- Exercise brief -
Use the entries below and reproduce exactly the lines from the one containing "MS | 0.262 |" down to the one containing "the second run", both of them included.

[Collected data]
-.-.-

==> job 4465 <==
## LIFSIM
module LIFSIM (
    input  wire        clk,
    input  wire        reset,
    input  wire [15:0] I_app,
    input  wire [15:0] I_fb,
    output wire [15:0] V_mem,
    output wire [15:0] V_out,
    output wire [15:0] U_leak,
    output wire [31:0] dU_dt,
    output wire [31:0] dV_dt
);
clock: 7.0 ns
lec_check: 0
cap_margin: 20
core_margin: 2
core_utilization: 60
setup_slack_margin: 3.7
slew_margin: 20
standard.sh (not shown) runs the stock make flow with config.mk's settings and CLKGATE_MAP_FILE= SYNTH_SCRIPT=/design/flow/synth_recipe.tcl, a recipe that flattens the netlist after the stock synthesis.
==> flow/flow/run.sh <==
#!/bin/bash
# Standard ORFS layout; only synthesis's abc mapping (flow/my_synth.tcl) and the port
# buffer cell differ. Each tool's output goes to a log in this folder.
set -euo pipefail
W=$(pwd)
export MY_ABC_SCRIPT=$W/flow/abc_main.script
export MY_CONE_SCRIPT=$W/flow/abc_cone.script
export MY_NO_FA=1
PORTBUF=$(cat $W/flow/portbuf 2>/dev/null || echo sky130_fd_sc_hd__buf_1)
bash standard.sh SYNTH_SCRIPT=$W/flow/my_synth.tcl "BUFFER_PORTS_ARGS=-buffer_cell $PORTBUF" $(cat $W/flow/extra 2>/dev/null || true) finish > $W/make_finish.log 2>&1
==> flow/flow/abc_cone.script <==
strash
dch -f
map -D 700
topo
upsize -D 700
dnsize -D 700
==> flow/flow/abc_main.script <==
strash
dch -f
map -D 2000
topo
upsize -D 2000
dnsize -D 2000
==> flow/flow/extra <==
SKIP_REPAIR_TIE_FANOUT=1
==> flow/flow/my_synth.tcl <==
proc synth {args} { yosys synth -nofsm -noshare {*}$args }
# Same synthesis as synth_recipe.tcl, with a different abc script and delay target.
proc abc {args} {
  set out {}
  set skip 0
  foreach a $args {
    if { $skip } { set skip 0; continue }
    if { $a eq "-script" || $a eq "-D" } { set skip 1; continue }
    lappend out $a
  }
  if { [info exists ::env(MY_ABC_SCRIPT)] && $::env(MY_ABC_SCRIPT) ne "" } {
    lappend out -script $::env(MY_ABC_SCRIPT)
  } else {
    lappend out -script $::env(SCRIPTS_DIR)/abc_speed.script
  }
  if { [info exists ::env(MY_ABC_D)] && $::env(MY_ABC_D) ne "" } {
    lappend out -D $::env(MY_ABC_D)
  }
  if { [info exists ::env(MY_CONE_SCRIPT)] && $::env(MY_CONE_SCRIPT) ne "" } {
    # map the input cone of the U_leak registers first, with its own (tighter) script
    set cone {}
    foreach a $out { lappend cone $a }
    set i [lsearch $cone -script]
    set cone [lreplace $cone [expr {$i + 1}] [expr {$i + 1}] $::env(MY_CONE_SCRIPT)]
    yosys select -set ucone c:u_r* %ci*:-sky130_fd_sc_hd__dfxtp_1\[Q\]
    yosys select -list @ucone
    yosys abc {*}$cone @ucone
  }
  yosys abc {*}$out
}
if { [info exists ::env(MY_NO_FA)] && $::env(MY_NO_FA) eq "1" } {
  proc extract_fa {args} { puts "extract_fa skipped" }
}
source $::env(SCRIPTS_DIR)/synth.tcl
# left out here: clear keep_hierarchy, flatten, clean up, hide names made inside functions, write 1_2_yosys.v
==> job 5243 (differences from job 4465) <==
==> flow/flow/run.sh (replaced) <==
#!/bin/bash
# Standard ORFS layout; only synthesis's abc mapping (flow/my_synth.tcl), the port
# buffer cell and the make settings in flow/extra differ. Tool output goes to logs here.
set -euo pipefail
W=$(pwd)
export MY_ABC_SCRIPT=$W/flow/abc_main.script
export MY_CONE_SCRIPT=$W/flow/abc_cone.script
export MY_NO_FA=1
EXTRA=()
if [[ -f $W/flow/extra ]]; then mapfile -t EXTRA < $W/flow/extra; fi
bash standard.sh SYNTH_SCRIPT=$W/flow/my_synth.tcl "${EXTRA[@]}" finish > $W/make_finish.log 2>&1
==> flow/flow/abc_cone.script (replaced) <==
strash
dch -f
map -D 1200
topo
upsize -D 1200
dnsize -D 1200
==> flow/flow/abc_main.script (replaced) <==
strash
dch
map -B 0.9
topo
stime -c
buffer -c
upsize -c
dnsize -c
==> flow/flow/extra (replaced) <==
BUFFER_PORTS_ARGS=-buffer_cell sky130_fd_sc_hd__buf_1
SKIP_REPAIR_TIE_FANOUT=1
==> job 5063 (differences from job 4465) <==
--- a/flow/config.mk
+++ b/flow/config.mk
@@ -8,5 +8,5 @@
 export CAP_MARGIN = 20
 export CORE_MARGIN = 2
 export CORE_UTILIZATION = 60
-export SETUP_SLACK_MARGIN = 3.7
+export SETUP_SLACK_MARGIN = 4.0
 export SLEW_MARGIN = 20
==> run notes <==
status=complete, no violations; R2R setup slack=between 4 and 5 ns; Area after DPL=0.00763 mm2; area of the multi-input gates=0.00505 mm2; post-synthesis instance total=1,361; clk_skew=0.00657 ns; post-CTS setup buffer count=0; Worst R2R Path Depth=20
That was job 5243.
From an optimization exercise on the open Yosys and OpenROAD flow, aimed at small area, a short achievable clock period and few clock cycles per item; shortcuts taken in it are not production practice. At most, simulation tests tie the RTL to the original design; equivalence was not proved. Power figures rest on the tool's default switching activity, not on a simulated workload.

red:
==> flow/design.v <==
module alu_multi_cycle #(
    parameter OPERAND_BUS_WIDTH = 8,
    parameter OPERAND_MAX_DATA_WIDTH = 32,
    parameter RESULT_BUS_WIDTH = 16,
    parameter RESULT_MAX_DATA_WIDTH = 64
) (
    input   wire                            clk,
    input   wire                            rst,  
    input   wire                            operand_valid,
    input   wire [2:0]                      op,
    input   wire [OPERAND_BUS_WIDTH-1:0]    a,
    input   wire [OPERAND_BUS_WIDTH-1:0]    b,
    input   wire                            operand_last,
    output  reg                             ready,
    output  reg                             result_valid,
    output  reg  [RESULT_BUS_WIDTH-1:0]     result,
    output  reg                             result_last,
    output  reg                             result_rst
);
    reg [31:0] opa;       
    reg [31:0] opb;       
    reg        cy;        
    reg [2:0]  opc;       
    reg [1:0]  nb;        
    reg        s_recv;    
    reg        s_full;    
    reg        m_busy;    
    reg [2:0]  didx;      
    reg [1:0]  d_one, d_two, d_neg;    
    reg        d_top;     
    reg [63:0] o;         
    reg [1:0]  corr;      
    wire flush = !rst || (operand_valid && op == 3'b111);
    always @(*) result = o[15:0];
    wire is_mul  = (opc == 3'b100);
    wire o_free  = !m_busy && (!result_valid || result_last);
    wire xfer    = s_full && o_free;
    wire step    = m_busy || (xfer && is_mul);
    wire m_done  = (didx == 3'd0);
    wire accept  = operand_valid && ready;
    wire first   = !s_recv;
    wire lastb   = operand_last || !first && nb == 2'd3;
    wire [23:0] ohi  = o[63:40];
    wire [23:0] ofix = corr[1] ? ohi - 24'd1 : (corr[0] ? ohi + 24'd1 : ohi);
    wire o_hi0   = ({ofix, o[39:32]} == 32'd0);
    wire [2:0] cur_op = first ? op : opc;
    wire       cin    = !first && cy;
    wire [9:0] bsum_x = {1'b0, a, 1'b1} + {1'b0, b, cin};
    wire [8:0] bsum   = bsum_x[9:1];
    reg  [7:0] rbyte;
    reg        rcarry;
    always @(*) begin
        rcarry = 1'b0;
        case (cur_op)
            3'b001: {rcarry, rbyte} = bsum;
            3'b010: rbyte = a & b;
            3'b011: rbyte = a ^ b;
            3'b100: rbyte = a;
            default: rbyte = 8'd0;
        endcase
    end
    function automatic [6:0] benc(input [4:0] x);    
        integer m;
        reg b2, b1, b0;
        begin
            benc = 7'd0;
            for (m = 0; m < 2; m = m + 1) begin
                b2 = x[2*m+2]; b1 = x[2*m+1]; b0 = x[2*m];
                benc[m]   = b1 ^ b0;
                benc[2+m] = (b2 & !b1 & !b0) | (!b2 & b1 & b0);
                benc[4+m] = b2 & !(b1 & b0);
            end
            benc[6] = x[4];
        end
    endfunction
    wire [2:0] nd_idx = didx - 3'd1;
    wire [4:0] nd_x   = {opa[{nd_idx, 2'b00} +: 4], (nd_idx == 3'd0) ? 1'b0 : opa[{nd_idx, 2'b00} - 1]};
    wire [4:0] fd_x   = {a[7:4], a[3]};
    function automatic [41:0] add42(input [41:0] x, input [41:0] y);
        reg [41:0] g, p, g0, p0;
        integer i, l, j;
        begin
            g0 = x & y;
            p0 = x ^ y;
            g = g0;
            p = p0;
            for (l = 0; l < 6; l = l + 1) begin
                for (i = 41; i >= 0; i = i - 1) begin
                    if ((i >> l) & 1) begin
                        j = ((i >> l) << l) - 1;
                        g[i] = g[i] | (p[i] & g[j]);
                        p[i] = p[i] & p[j];
                    end
                end
            end
            add42[0] = p0[0];
            for (i = 1; i < 42; i = i + 1) add42[i] = p0[i] ^ g[i-1];
        end
    endfunction
    wire [32:0] pp0 = (({33{d_one[0]}} & {1'b0, opb}) | ({33{d_two[0]}} & {opb, 1'b0})) ^ {33{d_neg[0]}};
    wire [32:0] pp1 = (({33{d_one[1]}} & {1'b0, opb}) | ({33{d_two[1]}} & {opb, 1'b0})) ^ {33{d_neg[1]}};
    wire [41:0] row0 = {6'b111111, !d_neg[0], d_neg[0], d_neg[0], pp0};
    wire [41:0] row1 = {6'd0, !d_neg[1], pp1, 2'b00};
    wire [39:0] accl = m_busy ? {o[35:0], 4'd0} : (d_top ? {4'd0, opb, 4'd0} : 40'd0);
    wire [41:0] arow = {2'd0, accl[39:4], 1'b0, d_neg[1], 1'b0, d_neg[0]};
    wire [41:0] c1s  = row0 ^ row1 ^ arow;
    wire [41:0] c1c  = ((row0 & row1) | (row0 & arow) | (row1 & arow)) << 1;
    wire [41:0] lsum = add42(c1s, c1c);
    wire [23:0] acch = m_busy ? {ofix[19:0], o[39:36]} : 24'd0;
    wire [63:0] macc = {acch, lsum[39:0]};
    always @(posedge clk) begin
        if (step)
            o <= macc;
        else if (xfer)
            o <= {31'd0, cy && nb == 2'd0, opa[31:25], opa[24] | (cy && nb == 2'd3),
                  opa[23:17], opa[16] | (cy && nb == 2'd2), opa[15:9], opa[8] | (cy && nb == 2'd1), opa[7:0]};
        else
            o <= {16'd0, ofix, o[39:16]};
        if (flush || !step)
            corr <= 2'b00;
        else
            corr <= lsum[41:40];
    end
    always @(posedge clk) begin
        if (accept) begin
            cy <= rcarry;
            if (first) begin
                opa <= {24'd0, rbyte};
                opb <= {24'd0, b};
            end else begin
                case (nb)
                    2'd1: begin opa[15:8]  <= rbyte; opb[15:8]  <= b; end
                    2'd2: begin opa[23:16] <= rbyte; opb[23:16] <= b; end
                    default: begin opa[31:24] <= rbyte; opb[31:24] <= b; end
                endcase
            end
        end
    end
    reg        s_recv_n, s_full_n, m_busy_n, rv_n, rl_n;
    reg [2:0]  didx_n, opc_n;
    reg [1:0]  nb_n;
    reg [6:0]  dsel_n;
    always @(*) begin
        s_recv_n = s_recv;
        s_full_n = s_full;
        m_busy_n = m_busy;
        didx_n   = didx;
        opc_n    = opc;
        nb_n     = nb;
        dsel_n   = {d_top, d_neg, d_two, d_one};
        if (result_valid && !result_last) begin
            rv_n = 1'b1;
            rl_n = o_hi0;
        end else begin
            rv_n = 1'b0;
            rl_n = 1'b0;
        end
        if (step) begin
            didx_n   = nd_idx;
            dsel_n   = benc(nd_x);
            m_busy_n = !m_done;
            if (m_done) begin
                s_full_n = 1'b0;
                rv_n     = 1'b1;
                rl_n     = 1'b0;
            end
        end else if (xfer) begin
            s_full_n = 1'b0;
            rv_n     = 1'b1;
            rl_n     = 1'b0;
        end
        if (accept) begin
            if (first) begin
                opc_n = op;
                nb_n  = 2'd1;
                if (op != 3'b000) begin
                    if (operand_last) s_full_n = 1'b1;
                    else              s_recv_n = 1'b1;
                end
            end else begin
                nb_n = nb + 2'd1;
                if (lastb) begin
                    s_recv_n = 1'b0;
                    s_full_n = 1'b1;
                end
            end
            if (lastb) begin
                didx_n = {nb, 1'b1} & {first ? 2'b00 : 2'b11, 1'b1};
                dsel_n = benc(fd_x);
            end
        end
        if (flush) begin
            s_recv_n = 1'b0;
            s_full_n = 1'b0;
            m_busy_n = 1'b0;
            rv_n     = 1'b0;
            rl_n     = 1'b0;
        end
    end
    wire o_free_n = !m_busy_n && (!rv_n || rl_n);
    wire ready_n  = !s_full_n || (o_free_n && opc_n != 3'b100) || (m_busy_n && didx_n == 3'd0);
    always @(posedge clk) begin
        s_recv       <= s_recv_n;
        s_full       <= s_full_n;
        m_busy       <= m_busy_n;
        didx         <= didx_n;
        opc          <= opc_n;
        nb           <= nb_n;
        {d_top, d_neg, d_two, d_one} <= dsel_n;
        result_valid <= rv_n;
        result_last  <= rl_n;
        ready        <= ready_n;
        result_rst   <= flush;
    end
endmodule
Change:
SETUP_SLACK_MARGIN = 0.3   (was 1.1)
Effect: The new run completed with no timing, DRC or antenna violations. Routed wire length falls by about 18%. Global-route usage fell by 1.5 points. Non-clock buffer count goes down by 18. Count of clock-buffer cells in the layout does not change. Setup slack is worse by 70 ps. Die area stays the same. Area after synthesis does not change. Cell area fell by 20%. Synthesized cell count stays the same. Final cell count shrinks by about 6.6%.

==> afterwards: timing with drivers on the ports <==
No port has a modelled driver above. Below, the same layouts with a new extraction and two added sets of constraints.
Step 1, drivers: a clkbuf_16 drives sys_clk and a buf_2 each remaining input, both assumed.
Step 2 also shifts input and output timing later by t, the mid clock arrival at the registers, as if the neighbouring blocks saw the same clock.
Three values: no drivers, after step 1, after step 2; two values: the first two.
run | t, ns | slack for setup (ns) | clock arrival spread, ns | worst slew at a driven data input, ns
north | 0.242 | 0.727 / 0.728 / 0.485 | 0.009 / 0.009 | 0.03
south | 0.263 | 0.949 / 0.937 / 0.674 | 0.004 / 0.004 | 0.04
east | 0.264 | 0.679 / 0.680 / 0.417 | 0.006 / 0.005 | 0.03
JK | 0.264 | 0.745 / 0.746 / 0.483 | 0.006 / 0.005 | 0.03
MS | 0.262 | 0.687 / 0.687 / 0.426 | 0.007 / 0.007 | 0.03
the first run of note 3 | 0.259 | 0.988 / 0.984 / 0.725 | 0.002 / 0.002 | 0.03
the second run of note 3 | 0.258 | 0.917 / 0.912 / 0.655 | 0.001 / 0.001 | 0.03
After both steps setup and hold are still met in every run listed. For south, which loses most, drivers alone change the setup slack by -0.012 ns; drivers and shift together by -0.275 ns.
Context: an optimization exercise on an open-source flow, tuned for small area. The choices shown serve that exercise and are no tape-out recipe.
Only simulation tests tie the RTL to the original design; equivalence was not proved.

== the reference run ==
==> flow/design.v (excerpt) <==
module top_module (
    input clk,
    input rst,
    input echo1, echo2,
    output trigger1, trigger2,
    output tx
);
Size: ~7 I/O pins, roughly 3600 um2 of cells after synthesis.
clock: 30.0 ns
lec_check: 0
abc_area: 1
cap_margin: 20
core_margin: 2
core_utilization: 40
gpl_timing_driven: 0
slew_margin: 20
standard.sh (not shown) runs the stock make flow with config.mk's settings and CLKGATE_MAP_FILE= SYNTH_SCRIPT=/design/flow/synth_recipe.tcl, a recipe that flattens the netlist after the stock synthesis.
==> flow/flow/run.sh <==
#!/bin/bash
# Own layout flow: the standard synthesis, then its combinational logic re-mapped
# for area (registers untouched), then the standard ORFS steps with a smaller
# clock tree (no dummy loads).
set -euo pipefail
HERE=$(pwd)
LIB=$FLOW_HOME/platforms/sky130hd/lib/sky130_fd_sc_hd__tt_025C_1v80.lib
R=$HERE/orfs/results/sky130hd/top_module/base

bash standard.sh synth > 1_standard_synth.log 2>&1
cp $R/1_2_yosys.v $HERE/1_2_yosys.standard.v

python3 flow/comblib.py $LIB $HERE/comb.lib > comblib.log 2>&1
bash flow/resynth.sh $HERE/1_2_yosys.standard.v $HERE/1_2_yosys.resynth.v $LIB $HERE/comb.lib flow/dontuse.txt > resynth.log 2>&1
rm -f $HERE/comb.lib

cp $HERE/1_2_yosys.resynth.v $R/1_2_yosys.v
rm -f $R/1_synth.odb $R/1_synth.sdc
bash standard.sh synth > 1_synth_odb.log 2>&1

CTS="-sink_clustering_enable -repair_clock_nets -dont_use_dummy_load"
if [[ -f flow/cts_args ]]; then CTS=$(cat flow/cts_args); fi
EXTRA=()
if [[ -f flow/make_args ]]; then mapfile -t EXTRA < flow/make_args; fi
bash standard.sh "CTS_ARGS=$CTS" "${EXTRA[@]}" finish > finish.log 2>&1
==> flow/flow/resynth.sh <==
#!/bin/bash
# resynth.sh IN.v OUT.v LIB COMBLIB DONTUSE
# Re-maps the combinational logic of a mapped netlist for area; register cells
# are kept as they are (same instances, names and cell types). ABC's &deepsyn
# is run with several seeds in parallel and the smallest result is kept.
set -euo pipefail
IN=$1; OUT=$2; LIB=$3; CLIB=$4
DU=$(sed 's/^/-dont_use /' $5 | tr '\n' ' ')
SEEDS=${RESYNTH_SEEDS:-"0 1 2 3 4 5 6 7"}
JOBS=${RESYNTH_JOBS:-4}
RUNNING=0
T=${RESYNTH_TIME:-90}
for S in $SEEDS; do
  # seeds alternate between two mappers, and between plain and two-input-LUT deepsyn
  if (( S % 2 )); then MAP="amap"; else MAP="map -a"; fi
  if (( (S / 2) % 2 )); then OPT="-t"; else OPT=""; fi
  printf 'strash\n&get -n\n&deepsyn -T %s -S %s %s\n&put\ndch -f\n%s\n' $T $S "$OPT" "$MAP" > resynth_s$S.abc
  yosys -p "
read_liberty -lib $LIB
read_liberty -overwrite -ignore_miss_func $CLIB
read_verilog $IN
hierarchy -check -top top_module
flatten
opt_clean -purge
abc -liberty $LIB $DU -script resynth_s$S.abc
opt_clean -purge
hilomap -singleton -hicell sky130_fd_sc_hd__conb_1 HI -locell sky130_fd_sc_hd__conb_1 LO
splitnets
opt_clean -purge
insbuf -buf sky130_fd_sc_hd__buf_4 A X
rename -enumerate
write_verilog -noattr -nohex -nodec resynth_s$S.v
" > resynth_s$S.log 2>&1 &
  RUNNING=$((RUNNING + 1))
  if (( RUNNING >= JOBS )); then wait -n || true; RUNNING=$((RUNNING - 1)); fi
done
wait
BEST=""; BA=""
for S in $SEEDS; do
  [[ -s resynth_s$S.v ]] || continue
  A=$(yosys -p "read_liberty -lib $LIB; read_verilog resynth_s$S.v; hierarchy -check -top top_module; check -assert -mapped; stat -liberty $LIB" 2>&1 | tee resynth_s$S.check.log | grep "Chip area" | awk '{print $NF}')
  grep -q "Found and reported 0 problems" resynth_s$S.check.log || continue
  echo "seed $S area $A"
  if [[ -z "$BA" ]] || awk "BEGIN{exit !($A < $BA)}"; then BA=$A; BEST=$S; fi
done
if [[ -z "$BEST" ]]; then
  echo "no re-mapped netlist passed its check; keeping the standard one"
  cp $IN $OUT
else
  echo "best seed $BEST area $BA"
  cp resynth_s$BEST.v $OUT
fi
Other scripts of this flow, unchanged in this note and not shown: flow/flow/comblib.py, flow/flow/cts_args, flow/flow/dontuse.txt, flow/flow/make_args
The reference run completed end to end with timing, DRC and antenna clean.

-.-.-

- Response box -
MS | 0.262 | 0.687 / 0.687 / 0.426 | 0.007 / 0.007 | 0.03
the first run of note 3 | 0.259 | 0.988 / 0.984 / 0.725 | 0.002 / 0.002 | 0.03
the second run of note 3 | 0.258 | 0.917 / 0.912 / 0.655 | 0.001 / 0.001 | 0.03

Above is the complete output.